### RECORDS PROVIDED ###
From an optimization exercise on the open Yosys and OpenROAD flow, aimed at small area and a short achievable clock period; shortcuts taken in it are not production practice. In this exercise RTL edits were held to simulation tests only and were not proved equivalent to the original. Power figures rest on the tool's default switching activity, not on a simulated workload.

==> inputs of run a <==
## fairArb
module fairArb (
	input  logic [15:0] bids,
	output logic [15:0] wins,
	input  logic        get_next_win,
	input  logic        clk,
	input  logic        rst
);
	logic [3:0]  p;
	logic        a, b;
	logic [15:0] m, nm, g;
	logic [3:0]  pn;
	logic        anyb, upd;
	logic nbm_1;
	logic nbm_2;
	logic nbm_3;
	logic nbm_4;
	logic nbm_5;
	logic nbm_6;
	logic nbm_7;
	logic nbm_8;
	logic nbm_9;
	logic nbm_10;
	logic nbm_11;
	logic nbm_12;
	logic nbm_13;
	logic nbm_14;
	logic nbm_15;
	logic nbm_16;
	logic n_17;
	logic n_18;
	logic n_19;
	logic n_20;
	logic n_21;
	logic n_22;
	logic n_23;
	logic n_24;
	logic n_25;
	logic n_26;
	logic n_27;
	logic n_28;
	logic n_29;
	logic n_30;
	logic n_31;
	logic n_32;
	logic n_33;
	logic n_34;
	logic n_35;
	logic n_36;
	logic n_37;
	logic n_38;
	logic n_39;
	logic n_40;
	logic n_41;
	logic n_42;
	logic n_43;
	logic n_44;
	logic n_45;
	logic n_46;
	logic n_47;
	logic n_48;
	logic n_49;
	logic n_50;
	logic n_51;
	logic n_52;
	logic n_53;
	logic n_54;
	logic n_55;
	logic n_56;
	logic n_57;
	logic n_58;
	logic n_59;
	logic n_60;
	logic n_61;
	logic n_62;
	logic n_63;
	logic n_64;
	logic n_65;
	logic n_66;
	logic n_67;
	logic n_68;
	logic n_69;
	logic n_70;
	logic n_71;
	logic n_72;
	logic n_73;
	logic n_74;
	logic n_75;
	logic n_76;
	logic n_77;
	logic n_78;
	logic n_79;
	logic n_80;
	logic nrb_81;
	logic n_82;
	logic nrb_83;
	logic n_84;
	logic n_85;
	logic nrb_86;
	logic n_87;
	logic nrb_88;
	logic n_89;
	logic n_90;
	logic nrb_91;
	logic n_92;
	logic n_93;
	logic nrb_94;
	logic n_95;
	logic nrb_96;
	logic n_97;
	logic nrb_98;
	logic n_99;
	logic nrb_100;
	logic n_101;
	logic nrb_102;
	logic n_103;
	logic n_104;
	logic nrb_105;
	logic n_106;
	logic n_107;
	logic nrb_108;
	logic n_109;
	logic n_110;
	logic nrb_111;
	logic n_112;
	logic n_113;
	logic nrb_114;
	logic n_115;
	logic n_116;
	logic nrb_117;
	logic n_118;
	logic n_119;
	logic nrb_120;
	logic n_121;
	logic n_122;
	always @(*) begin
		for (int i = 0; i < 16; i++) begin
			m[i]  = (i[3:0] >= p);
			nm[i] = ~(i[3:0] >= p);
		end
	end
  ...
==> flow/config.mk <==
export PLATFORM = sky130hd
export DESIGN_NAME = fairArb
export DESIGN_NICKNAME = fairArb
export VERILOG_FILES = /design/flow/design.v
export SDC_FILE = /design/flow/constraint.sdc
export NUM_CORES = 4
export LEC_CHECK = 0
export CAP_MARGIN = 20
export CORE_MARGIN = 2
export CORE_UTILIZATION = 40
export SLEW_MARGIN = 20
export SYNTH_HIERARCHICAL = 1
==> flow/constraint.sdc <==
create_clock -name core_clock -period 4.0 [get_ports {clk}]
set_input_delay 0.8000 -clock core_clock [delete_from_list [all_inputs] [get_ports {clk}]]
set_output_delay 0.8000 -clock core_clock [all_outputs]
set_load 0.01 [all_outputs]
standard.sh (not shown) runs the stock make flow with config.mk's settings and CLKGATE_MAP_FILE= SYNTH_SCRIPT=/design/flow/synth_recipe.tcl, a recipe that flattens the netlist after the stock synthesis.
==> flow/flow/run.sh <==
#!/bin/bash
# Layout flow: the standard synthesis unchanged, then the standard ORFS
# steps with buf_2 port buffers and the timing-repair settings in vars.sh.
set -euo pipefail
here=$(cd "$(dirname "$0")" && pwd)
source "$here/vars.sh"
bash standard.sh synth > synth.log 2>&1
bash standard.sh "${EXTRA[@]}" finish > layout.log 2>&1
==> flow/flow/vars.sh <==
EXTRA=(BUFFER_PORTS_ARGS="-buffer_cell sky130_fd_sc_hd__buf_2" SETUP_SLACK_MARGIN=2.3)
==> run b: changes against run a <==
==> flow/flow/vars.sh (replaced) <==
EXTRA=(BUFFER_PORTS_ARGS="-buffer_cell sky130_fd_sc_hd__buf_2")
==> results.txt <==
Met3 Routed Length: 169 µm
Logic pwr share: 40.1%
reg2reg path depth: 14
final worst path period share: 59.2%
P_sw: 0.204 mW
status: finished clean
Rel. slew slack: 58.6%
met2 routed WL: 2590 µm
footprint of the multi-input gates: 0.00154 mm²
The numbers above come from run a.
###
### RECORDS PROVIDED ###
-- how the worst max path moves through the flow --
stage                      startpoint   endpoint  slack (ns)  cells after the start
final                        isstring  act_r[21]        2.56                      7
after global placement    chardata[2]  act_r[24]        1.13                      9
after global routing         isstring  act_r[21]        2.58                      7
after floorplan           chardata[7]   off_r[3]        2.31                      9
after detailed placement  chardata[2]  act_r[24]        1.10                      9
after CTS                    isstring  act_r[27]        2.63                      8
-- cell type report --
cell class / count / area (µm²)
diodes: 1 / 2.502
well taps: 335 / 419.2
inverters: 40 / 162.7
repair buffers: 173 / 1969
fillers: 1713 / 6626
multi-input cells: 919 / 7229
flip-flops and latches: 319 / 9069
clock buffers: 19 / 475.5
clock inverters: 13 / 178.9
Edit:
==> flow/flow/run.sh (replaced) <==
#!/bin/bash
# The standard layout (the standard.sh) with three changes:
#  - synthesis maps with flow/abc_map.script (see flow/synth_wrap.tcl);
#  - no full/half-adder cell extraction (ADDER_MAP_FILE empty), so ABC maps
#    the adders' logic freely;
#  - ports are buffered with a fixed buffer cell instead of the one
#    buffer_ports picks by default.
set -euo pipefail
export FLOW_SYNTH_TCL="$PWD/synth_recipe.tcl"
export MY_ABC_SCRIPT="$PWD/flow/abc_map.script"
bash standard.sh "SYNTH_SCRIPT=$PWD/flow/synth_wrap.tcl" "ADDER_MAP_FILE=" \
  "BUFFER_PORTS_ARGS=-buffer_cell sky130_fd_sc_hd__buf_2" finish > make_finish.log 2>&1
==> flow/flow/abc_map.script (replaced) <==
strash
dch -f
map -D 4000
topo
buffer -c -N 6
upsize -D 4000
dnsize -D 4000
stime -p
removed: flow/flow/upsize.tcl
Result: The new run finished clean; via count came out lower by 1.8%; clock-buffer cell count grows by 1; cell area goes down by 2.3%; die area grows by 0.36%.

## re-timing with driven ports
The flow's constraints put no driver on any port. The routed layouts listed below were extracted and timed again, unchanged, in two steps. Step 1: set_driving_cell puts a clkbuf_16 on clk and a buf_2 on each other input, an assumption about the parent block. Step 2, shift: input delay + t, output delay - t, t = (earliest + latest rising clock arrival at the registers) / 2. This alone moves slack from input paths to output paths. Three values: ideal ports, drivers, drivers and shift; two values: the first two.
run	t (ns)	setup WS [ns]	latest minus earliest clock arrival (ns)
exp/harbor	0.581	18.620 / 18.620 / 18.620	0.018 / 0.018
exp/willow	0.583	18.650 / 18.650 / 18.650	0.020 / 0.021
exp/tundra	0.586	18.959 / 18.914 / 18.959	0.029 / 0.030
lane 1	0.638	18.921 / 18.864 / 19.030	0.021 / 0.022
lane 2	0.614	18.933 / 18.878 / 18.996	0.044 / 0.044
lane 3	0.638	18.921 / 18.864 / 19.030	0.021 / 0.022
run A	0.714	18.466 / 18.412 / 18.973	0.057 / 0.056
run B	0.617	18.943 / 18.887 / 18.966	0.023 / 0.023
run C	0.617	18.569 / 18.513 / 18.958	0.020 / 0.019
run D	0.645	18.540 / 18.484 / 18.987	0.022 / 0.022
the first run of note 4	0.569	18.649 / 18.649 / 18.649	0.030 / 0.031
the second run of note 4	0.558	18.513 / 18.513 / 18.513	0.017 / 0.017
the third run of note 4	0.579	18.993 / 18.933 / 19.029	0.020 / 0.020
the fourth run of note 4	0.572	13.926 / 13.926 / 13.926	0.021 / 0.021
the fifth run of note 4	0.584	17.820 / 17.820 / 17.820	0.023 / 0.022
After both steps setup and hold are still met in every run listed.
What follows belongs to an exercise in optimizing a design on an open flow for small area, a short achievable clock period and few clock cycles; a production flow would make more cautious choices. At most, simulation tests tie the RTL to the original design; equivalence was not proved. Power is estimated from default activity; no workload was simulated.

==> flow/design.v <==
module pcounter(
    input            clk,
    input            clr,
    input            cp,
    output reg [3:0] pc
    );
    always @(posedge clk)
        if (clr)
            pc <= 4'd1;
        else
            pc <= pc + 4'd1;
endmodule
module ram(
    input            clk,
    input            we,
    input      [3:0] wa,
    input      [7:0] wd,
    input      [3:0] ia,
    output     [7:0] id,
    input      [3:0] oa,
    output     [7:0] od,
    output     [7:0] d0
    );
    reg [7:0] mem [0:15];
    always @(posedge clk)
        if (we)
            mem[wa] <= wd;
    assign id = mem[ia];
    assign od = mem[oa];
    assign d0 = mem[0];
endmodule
###
### RECORDS PROVIDED ###
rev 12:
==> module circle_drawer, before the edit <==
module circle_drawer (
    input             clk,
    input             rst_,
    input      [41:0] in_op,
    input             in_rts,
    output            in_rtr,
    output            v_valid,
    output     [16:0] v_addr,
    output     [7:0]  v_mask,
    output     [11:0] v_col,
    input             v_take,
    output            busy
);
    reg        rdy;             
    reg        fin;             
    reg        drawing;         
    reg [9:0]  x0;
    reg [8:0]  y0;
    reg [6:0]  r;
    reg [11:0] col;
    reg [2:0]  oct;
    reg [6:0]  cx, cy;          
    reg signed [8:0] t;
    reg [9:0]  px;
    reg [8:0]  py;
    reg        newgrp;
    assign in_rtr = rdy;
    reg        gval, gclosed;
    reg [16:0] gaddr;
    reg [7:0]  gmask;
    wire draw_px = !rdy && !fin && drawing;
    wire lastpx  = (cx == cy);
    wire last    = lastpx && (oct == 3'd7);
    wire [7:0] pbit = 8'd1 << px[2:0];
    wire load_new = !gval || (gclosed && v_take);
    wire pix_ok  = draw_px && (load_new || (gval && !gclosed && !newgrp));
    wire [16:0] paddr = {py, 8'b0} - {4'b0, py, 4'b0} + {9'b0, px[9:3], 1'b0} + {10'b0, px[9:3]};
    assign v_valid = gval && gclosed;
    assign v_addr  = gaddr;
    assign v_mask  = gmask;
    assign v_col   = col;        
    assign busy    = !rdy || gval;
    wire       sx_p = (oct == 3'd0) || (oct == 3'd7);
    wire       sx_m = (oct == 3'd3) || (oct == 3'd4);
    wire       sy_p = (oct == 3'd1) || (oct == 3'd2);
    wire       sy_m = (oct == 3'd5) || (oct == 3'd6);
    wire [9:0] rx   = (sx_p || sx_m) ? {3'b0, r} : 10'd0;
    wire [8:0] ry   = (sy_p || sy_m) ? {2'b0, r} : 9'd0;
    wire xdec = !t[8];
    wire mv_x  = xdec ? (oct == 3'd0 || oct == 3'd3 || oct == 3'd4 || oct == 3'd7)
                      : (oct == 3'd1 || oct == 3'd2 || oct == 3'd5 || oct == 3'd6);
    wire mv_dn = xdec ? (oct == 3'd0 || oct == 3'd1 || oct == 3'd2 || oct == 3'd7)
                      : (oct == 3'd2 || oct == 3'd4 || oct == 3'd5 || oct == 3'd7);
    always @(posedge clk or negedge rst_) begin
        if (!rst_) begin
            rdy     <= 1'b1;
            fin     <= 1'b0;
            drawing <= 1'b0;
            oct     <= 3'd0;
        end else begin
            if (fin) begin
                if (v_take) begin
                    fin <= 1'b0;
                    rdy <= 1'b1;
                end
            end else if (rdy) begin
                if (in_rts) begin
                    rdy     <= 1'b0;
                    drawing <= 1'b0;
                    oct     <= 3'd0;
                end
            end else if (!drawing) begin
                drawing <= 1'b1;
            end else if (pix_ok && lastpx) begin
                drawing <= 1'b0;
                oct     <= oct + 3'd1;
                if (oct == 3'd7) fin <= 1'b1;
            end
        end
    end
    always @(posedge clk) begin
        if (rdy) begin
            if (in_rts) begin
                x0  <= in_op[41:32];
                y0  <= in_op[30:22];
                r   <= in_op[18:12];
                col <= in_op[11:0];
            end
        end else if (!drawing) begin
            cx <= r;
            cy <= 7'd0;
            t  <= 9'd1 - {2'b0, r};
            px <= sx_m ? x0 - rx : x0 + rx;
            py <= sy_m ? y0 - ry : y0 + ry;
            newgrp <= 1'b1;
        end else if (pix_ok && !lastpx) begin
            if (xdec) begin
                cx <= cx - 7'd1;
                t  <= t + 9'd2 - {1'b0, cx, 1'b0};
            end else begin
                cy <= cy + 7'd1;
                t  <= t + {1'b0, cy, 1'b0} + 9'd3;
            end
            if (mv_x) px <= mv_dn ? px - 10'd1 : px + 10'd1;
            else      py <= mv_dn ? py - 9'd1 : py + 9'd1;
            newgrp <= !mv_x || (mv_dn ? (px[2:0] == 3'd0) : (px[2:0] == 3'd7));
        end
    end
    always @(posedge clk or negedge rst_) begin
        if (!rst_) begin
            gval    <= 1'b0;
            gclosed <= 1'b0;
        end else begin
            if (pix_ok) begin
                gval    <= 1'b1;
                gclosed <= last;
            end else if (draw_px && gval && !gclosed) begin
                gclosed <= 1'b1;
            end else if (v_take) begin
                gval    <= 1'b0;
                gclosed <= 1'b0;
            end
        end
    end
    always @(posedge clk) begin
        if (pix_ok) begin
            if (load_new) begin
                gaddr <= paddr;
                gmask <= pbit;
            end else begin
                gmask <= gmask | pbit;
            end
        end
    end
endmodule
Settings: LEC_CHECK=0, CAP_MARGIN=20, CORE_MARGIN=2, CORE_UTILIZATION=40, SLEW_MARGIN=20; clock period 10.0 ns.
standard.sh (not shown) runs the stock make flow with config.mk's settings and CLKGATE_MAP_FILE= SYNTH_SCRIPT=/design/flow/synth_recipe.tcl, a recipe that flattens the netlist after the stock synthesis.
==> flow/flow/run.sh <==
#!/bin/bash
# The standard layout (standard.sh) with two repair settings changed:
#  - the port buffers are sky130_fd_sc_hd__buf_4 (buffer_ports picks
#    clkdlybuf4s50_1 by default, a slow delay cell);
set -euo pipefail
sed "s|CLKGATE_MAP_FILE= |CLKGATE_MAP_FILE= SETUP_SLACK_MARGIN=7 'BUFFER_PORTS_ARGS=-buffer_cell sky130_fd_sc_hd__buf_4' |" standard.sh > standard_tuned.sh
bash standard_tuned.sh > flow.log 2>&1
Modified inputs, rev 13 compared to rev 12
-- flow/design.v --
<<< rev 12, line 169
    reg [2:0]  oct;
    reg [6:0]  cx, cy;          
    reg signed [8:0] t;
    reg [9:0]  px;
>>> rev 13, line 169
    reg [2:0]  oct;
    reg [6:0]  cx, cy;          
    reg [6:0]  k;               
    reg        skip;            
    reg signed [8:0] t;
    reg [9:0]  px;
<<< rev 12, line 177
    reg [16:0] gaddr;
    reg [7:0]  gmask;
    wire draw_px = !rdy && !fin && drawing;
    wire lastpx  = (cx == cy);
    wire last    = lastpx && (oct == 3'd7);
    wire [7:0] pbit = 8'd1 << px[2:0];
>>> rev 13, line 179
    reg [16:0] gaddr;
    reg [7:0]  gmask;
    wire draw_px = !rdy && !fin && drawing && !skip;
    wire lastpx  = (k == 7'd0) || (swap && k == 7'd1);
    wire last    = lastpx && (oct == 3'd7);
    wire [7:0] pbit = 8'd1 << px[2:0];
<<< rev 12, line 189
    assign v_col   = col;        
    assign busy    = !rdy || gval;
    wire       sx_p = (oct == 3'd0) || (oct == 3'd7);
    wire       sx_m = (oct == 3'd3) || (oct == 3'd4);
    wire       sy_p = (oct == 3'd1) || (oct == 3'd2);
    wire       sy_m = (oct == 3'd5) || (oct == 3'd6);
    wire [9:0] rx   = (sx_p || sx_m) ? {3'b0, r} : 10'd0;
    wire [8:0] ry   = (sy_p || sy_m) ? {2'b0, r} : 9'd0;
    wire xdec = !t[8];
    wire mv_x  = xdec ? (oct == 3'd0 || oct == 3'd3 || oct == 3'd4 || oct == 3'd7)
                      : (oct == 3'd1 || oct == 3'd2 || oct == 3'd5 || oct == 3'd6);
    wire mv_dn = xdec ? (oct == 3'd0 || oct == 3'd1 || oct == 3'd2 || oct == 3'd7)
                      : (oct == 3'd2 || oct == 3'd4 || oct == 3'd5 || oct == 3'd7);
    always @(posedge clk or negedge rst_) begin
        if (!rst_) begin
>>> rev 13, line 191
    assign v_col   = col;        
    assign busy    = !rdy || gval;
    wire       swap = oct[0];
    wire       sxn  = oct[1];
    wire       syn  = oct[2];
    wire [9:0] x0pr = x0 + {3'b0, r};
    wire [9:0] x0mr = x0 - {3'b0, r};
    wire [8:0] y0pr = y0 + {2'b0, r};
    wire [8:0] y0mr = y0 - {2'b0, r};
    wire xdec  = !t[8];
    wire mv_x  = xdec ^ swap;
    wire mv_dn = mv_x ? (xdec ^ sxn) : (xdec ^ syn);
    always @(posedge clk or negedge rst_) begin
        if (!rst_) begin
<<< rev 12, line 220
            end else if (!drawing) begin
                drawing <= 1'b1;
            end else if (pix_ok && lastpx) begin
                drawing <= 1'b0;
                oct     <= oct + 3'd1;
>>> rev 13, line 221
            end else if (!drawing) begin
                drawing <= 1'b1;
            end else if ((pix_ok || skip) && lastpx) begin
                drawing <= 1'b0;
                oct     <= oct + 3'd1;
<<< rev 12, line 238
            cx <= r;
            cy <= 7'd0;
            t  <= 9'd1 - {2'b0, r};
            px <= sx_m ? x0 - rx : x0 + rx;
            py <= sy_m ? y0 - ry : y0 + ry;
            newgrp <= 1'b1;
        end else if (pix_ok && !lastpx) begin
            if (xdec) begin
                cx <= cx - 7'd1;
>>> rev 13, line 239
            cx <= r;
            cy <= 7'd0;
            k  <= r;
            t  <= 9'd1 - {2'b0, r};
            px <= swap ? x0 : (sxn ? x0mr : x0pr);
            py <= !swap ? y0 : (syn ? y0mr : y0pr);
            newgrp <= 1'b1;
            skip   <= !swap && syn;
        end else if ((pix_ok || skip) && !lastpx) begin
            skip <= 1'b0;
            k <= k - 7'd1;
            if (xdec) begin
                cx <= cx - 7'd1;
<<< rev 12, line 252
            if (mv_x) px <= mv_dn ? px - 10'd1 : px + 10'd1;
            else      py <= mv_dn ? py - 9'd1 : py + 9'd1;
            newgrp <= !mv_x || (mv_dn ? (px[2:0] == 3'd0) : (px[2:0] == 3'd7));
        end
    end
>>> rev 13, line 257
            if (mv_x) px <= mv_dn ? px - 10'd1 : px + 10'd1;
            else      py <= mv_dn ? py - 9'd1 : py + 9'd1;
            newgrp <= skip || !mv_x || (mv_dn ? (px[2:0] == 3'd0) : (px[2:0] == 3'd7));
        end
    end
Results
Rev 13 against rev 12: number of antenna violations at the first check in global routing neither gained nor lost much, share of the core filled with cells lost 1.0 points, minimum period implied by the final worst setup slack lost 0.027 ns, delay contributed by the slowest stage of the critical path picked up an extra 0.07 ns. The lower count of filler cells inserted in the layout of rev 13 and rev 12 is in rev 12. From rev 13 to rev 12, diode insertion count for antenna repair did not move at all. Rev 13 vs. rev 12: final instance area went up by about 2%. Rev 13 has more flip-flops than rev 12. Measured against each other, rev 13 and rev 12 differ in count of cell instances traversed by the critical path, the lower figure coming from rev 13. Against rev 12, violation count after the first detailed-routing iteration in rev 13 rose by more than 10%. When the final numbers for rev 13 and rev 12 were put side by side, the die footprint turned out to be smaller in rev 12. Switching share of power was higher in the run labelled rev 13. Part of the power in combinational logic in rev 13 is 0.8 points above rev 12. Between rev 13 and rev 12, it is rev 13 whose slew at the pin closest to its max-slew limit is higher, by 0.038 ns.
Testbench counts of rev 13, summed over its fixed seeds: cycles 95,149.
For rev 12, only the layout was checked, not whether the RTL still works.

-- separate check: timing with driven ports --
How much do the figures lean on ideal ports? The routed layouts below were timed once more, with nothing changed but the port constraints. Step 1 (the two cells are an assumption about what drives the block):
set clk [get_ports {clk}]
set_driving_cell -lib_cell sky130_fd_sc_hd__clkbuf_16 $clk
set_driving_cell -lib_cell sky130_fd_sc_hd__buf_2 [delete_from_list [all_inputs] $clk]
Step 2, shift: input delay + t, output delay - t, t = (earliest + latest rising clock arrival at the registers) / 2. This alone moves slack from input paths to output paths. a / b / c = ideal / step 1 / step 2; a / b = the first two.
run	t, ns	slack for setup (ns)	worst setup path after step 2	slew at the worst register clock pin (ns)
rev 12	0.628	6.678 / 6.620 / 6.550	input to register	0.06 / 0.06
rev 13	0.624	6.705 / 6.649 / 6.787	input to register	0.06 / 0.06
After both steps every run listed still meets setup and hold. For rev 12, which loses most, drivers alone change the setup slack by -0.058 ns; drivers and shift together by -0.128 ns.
###
• PROMPT: The required output is each line of the entries that contains the word "paddr".

• OUTPUT BELOW:
    wire [16:0] paddr = {py, 8'b0} - {4'b0, py, 4'b0} + {9'b0, px[9:3], 1'b0} + {10'b0, px[9:3]};
                gaddr <= paddr;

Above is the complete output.